BYU's P5 adjustment is going to take time. The Cougars have played a tough schedule as an independent and they are more prepared for the rigors of a P5 season than they otherwise would have been, but there is a difference.
First, BYU will likely play 10 P5 games in a season. That has never happened before in BYU history. That's going to be a test.
Second, the familiarity of a conference makes competition levels even tougher. Gone will be the days of BYU being able to surprise teams with looks they've never seen before. As the Cougars plays their new conference foes with regularity, trends and tendencies will be exposed. It will be the talent of players and a few key in-game coaching decisions that make the difference, but each team will know what the other team is trying to do.
The need for talent will be at all-time high.
Today is January 24. BYU has nearly two full years before they play their first conference game. The gives the Cougars a runway to get their roster in a situation that they can be talented and ready to play a Big 12 slate.
There will be some tough decisions, however. Decisions that might mean putting your 2022 season in jeopardy in the name of preparing for 2023.
Let's take the example of Jaren Hall coming back to play against Boise State in 2021. Hall had missed the last two games with an injury was backup Baylor Romney had been ruled out with a concussion. The choice was either freshman Jacob Conover who looked so-so in his limited action the week before, or rush Hall back from injury and hope for the best.
At the time, the Cougars were soaring in the polls and the 2021 season mattered most. They elected to bring back a less-than-100% Hall to try and win the game.

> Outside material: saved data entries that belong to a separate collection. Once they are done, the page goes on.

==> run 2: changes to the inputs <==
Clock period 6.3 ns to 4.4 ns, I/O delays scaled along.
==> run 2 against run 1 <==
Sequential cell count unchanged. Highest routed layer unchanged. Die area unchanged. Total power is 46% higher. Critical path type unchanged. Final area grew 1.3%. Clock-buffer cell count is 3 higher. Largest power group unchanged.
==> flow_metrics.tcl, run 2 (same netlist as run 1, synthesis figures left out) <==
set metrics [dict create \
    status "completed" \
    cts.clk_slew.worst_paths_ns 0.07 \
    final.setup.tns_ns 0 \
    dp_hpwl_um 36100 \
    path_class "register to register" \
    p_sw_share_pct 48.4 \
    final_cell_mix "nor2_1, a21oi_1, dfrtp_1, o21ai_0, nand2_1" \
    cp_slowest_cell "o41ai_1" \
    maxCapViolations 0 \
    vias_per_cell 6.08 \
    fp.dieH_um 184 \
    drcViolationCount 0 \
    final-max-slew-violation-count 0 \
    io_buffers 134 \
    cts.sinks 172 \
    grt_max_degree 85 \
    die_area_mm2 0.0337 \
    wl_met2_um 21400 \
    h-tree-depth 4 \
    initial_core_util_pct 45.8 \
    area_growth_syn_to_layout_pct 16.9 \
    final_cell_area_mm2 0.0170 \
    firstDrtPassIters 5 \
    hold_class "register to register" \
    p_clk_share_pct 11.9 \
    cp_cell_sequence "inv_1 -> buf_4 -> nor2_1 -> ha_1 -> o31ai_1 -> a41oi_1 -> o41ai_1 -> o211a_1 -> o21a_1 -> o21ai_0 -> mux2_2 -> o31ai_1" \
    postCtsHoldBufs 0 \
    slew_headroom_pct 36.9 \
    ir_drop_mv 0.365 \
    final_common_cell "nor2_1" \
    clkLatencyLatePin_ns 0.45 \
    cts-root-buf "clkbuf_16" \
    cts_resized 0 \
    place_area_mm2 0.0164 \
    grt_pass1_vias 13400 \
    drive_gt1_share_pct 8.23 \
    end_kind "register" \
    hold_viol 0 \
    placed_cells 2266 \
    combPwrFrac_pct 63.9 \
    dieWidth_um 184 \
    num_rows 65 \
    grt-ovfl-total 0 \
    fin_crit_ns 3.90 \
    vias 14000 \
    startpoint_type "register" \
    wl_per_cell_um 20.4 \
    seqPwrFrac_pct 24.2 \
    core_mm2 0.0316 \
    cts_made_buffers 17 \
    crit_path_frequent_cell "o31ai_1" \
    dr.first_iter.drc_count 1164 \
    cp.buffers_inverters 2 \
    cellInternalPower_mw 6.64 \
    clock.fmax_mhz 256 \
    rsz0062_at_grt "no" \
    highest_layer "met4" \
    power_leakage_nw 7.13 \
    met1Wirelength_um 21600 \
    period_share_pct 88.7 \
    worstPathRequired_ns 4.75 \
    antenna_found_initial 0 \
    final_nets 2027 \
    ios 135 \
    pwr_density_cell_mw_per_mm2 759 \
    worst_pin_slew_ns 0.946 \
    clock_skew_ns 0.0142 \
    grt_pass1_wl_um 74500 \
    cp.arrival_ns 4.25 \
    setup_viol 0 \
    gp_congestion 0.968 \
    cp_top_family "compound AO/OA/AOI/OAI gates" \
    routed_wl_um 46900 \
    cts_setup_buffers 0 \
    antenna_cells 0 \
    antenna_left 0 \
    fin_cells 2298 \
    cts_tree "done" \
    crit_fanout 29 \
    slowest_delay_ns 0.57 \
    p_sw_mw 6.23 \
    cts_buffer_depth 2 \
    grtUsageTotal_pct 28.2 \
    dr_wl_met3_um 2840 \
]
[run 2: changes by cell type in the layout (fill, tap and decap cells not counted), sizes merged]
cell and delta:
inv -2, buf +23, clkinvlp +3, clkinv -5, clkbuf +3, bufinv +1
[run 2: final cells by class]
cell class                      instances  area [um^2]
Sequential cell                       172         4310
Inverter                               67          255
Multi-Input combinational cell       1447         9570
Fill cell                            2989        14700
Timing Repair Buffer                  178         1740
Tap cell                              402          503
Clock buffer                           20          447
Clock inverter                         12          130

Ultimately, Hall and BYU lost against Boise State anyways, so none of this mattered, but the dilemma in the pregame is one that might command a different outcome this season.
In 2022, if BYU is facing the same situation, it is in the best interest of the coaching staff to throw out their young quarterback and get him some reps. That might result in a loss, no doubt about it, but those reps will prove to be invaluable when BYU is taking on Oklahoma State, TCU, and Cincinnati in back-to-back-to-back weeks in 2023.
This spring is also critical for BYU. If the coaches are hoping to push players out of the program and into the transfer portal, they need to do it before Big 12 membership is official. Scholarship guarantees will be different in the future, guaranteed for four years instead of year-by-year, and that means bad evaluations will linger with the roster for a full four years.
If the coaches feel there are players like that today, it's in their best interest to take the PR hit and push some players to a different path.
2022 is an important year. BYU has a ton of talent and a ton of potential for a third straight 10-win season and another year of being a fixture in the national rankings. But, the Big 12 is looming and so are the associated goals that come with being part of a conference.
BYU needs to balance their immediate success with setting themselves up to compete for Big 12 Championships. Those two things can - and probably will - compete against one another at various times this season. If I were in charge of the BYU world, I would elect to plan for the future when those times come up. The faster BYU gets to a Big 12 Championship, the better it is for everyone in Provo.